Microsoft’s Applied Sciences Group unveiled Project Solara at Build 2026, a chip-to-cloud platform designed from the ground up for devices where AI agents replace traditional app interfaces. The platform runs on Android Open Source Project (AOSP), not Windows, and targets enterprise verticals including healthcare, retail, and financial services.
Steven Bathiche, who leads Microsoft’s Applied Sciences Group, framed the initiative around a simple thesis: agents reduce the cost of hardware specialization. When software no longer depends on full app frameworks, browsers, or traditional UX stacks, the barrier to building purpose-specific devices drops. “The next platform shift is from apps to agents,” Bathiche wrote, describing the move “from software you open to intelligence you invoke.”
Two Concept Devices
Microsoft showed two proof-of-concept devices during the Build 2026 keynote on June 2. The first is a wearable badge designed for information workers, frontline staff, and healthcare personnel. It provides glanceable access to a Priority Agent and can record hallway conversations through Microsoft Facilitator, the company’s existing meeting transcription agent. The second is a “desk concept” device, similar to a standalone speaker, that connects users to their PCs, monitors, and Windows 365 clients via voice.

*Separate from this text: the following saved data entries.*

### src/verilog/bootPkg.sv
package bootPkg;

    // Global reset length after arstN is released
    localparam int RESET_CYCLES = 20;
    localparam int RESET_COUNT_BITS = $clog2(RESET_CYCLES + 1);

    // Card reader needs idle cycles between requests
    localparam int PACE_CYCLES = 4;
    localparam int PACE_COUNT_BITS = $clog2(PACE_CYCLES + 1);

    // Loader writes into program RAM
    localparam int LOAD_ADDR_BITS = $clog2(busPkg::RAM_WORDS);

    typedef enum logic [2:0] {
        IDLE, REQ_SIZE, WAIT_SIZE, REQ_WORD, WAIT_WORD, WRITE, RUN
    } loaderStateT;

    // Word request towards the card reader
    typedef struct packed {
        logic        read;
        logic [31:0] addr;
    } cardReqT;

    // Loader side of the program RAM write port
    typedef struct packed {
        logic                      write;
        logic [LOAD_ADDR_BITS-1:0] addr;
        logic [31:0]               data;
    } ramWriteT;

endpackage

### src/verilog/bootLoader.sv
`timescale 1ns/100ps

module bootLoader
    import bootPkg::*;
(
    input  logic        clk_25mhz,
    input  logic        arstN,
    input  logic        globalReset,
    output cardReqT     cardReq,
    input  logic [31:0] cardData,
    input  logic        cardDone,
    output ramWriteT    ramWr,
    output logic        cpuReset
);

    loaderStateT state;

    // Image words still to copy
    logic [31:0] remaining;
    // Card word held for the RAM write cycle
    logic [31:0] wordData;
    // Idle cycles since the last request or answer
    logic [PACE_COUNT_BITS-1:0] paceCount;
    logic paceDone;
    // RAM index of the word in flight
    logic [31:0] ramIndex;

    assign paceDone = (paceCount == PACE_COUNT_BITS'(PACE_CYCLES));

    // Card word k lands at RAM index k-1
    assign ramIndex = cardReq.addr - 32'd1;

    // One write in the cycle after cardDone
    assign ramWr.write = (state == WRITE);
    assign ramWr.addr = ramIndex[LOAD_ADDR_BITS-1:0];
    assign ramWr.data = wordData;

    // Pacing for the card reader
    always_ff @(posedge clk_25mhz or negedge arstN) begin
        if (!arstN) begin
            paceCount <= '0;
        end else if (globalReset || cardDone || cardReq.read) begin
            paceCount <= '0;
        end else if (!paceDone) begin
            paceCount <= paceCount + 1'b1;
        end
    end

    always_ff @(posedge clk_25mhz) begin
        if (state == WAIT_WORD && cardDone) begin
            wordData <= cardData;
        end
    end

    always_ff @(posedge clk_25mhz or negedge arstN) begin
        if (!arstN) begin
            state <= IDLE;
            cardReq <= '0;
            remaining <= '0;
            cpuReset <= 1'b1;
        end else if (globalReset) begin
            state <= IDLE;
            cardReq <= '0;
            remaining <= '0;
            cpuReset <= 1'b1;
        end else begin
            // Strobe lasts one cycle
            cardReq.read <= 1'b0;
            // Processor leaves reset one edge after RUN
            cpuReset <= (state != RUN);
            case (state)
                IDLE: begin
                    state <= REQ_SIZE;
                end
                REQ_SIZE: begin
                    if (paceDone) begin
                        cardReq.read <= 1'b1;
                        state <= WAIT_SIZE;
                    end
                end
                WAIT_SIZE: begin
                    // Word 0 is the image length
                    if (cardDone) begin
                        remaining <= cardData;
                        cardReq.addr <= 32'd1;
                        state <= (cardData == 32'd0) ? RUN : REQ_WORD;
                    end
                end
                REQ_WORD: begin
                    if (paceDone) begin
                        cardReq.read <= 1'b1;
                        state <= WAIT_WORD;
                    end
                end
                WAIT_WORD: begin
                    if (cardDone) begin
                        state <= WRITE;
                    end
                end
                WRITE: begin
                    remaining <= remaining - 32'd1;
                    cardReq.addr <= cardReq.addr + 32'd1;
                    state <= (remaining == 32'd1) ? RUN : REQ_WORD;
                end
                RUN: begin
                    state <= RUN;   // until the next reset
                end
                default: begin
                    state <= IDLE;
                end
            endcase
        end
    end

endmodule

### config.mk
export PLATFORM = sky130hd
export DESIGN_NAME = bootLoader
export DESIGN_NICKNAME = d
export VERILOG_FILES = /design/src/verilog/busPkg.sv /design/src/verilog/bootPkg.sv /design/src/verilog/bootLoader.sv
export SDC_FILE = /design/constraint.sdc
export NUM_CORES = 1
export LEC_CHECK = 0
export BUFFER_PORTS_ARGS = -buffer_cell sky130_fd_sc_hd__buf_2
export CAP_MARGIN = 5
export CORE_MARGIN = 2
export CORE_UTILIZATION = 50
export CTS_BUF_LIST = sky130_fd_sc_hd__clkbuf_8
export DETAILED_ROUTE_END_ITERATION = 6
export PLACE_DENSITY = 0.74
export SLEW_MARGIN = 20
export SYNTH_ARGS = -nofsm -noshare
export SYNTH_HDL_FRONTEND = slang
export SYNTH_SLANG_ARGS = --single-unit
### constraint.sdc
create_clock -name clk_25mhz -period 3.9 [get_ports clk_25mhz]
set_clock_uncertainty 0.05 [all_clocks]
set_input_delay 0.78 -clock clk_25mhz [delete_from_list [all_inputs] [get_ports clk_25mhz]]
set_output_delay 0.78 -clock clk_25mhz [all_outputs]
set_load 0.005 [all_outputs]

Both are multimodal: voice input, visual output, and contextual routing to the right agent at the right moment. Neither requires users to navigate traditional app interfaces.
Enterprise Pilot Partners
Microsoft named five companies entering private pilots “in the coming months,” according to Mary Jo Foley at Directions on Microsoft: AccuWeather, Best Buy, CVS, Levi’s, and Target. Silicon partners include MediaTek and Qualcomm. No pricing, availability dates, or production hardware specs were disclosed.
The choice of retail and healthcare companies signals where Microsoft sees the first viable market: environments with frontline workers who need agent access but don’t sit at desks. A nurse checking patient status through a badge, a retail associate querying inventory via voice, a warehouse worker confirming shipment details without pulling out a phone.
Why Android, Not Windows
Project Solara’s use of AOSP instead of Windows is the most telling architectural decision. Windows carries decades of app compatibility requirements, driver ecosystems, and UX conventions that make it difficult to strip down for single-purpose agent hardware. Android AOSP provides a lighter base that silicon partners already know how to manufacture against, with existing supply chains for wearables, kiosks, and embedded devices.
Bathiche’s blog post describes the platform as “liminal,” with the operating system spanning device and cloud. Azure handles state management across what Microsoft calls “a constellation of specialized devices.” The agent runs between user intent and distributed execution, while the device itself becomes “a window into long-running intelligence.”
The Three-Pillar Architecture
Project Solara’s platform rests on three design pillars, according to Microsoft’s technical overview:
- Enterprise readiness: Hardware and software manageability, security, and privacy controls integrated at the platform level, not bolted on after launch. Devices connect to WorkIQ and existing Microsoft management infrastructure.
- Agent-driven interaction: “Just-in-time UI” that adapts across devices and modalities without requiring developers to redesign for each form factor. Today that means adaptive cards and structured content types. Over time, Microsoft envisions more dynamic, generative interfaces.
- Multi-agent extensibility: Organizations can bring their own agents alongside Microsoft’s. The platform manages boundaries between data, domains, identities, and organizations.
The Specialization Bet
The deeper argument behind Project Solara is economic. Bathiche laid out a framework in his blog post: every previous computing platform shift (mainframes to PCs, PCs to phones, phones to watches) produced more specialized, more contextual devices. Each generation moved compute closer to the user and closer to the task. Agents continue that trajectory by reducing the software stack required to build a new device category.
“Historically, specialization has been expensive,” Bathiche wrote. Building a new type of computer meant constructing hardware, software, services, developer tools, UI patterns, management systems, security models, and an ecosystem from scratch. AI agents compress that stack. With just-in-time UI, fewer apps need to be written per device. With agentic coding, developer SDKs require less human-facing polish. The result: lower cost per new device category.
Whether that theory holds in practice depends on whether enterprises actually adopt single-purpose agent hardware instead of running agents on the phones and laptops they already own. Microsoft is betting that frontline workers, healthcare staff, and retail employees represent a market large enough to justify dedicated devices. The pilot results from Best Buy, CVS, and Target will be the first real test.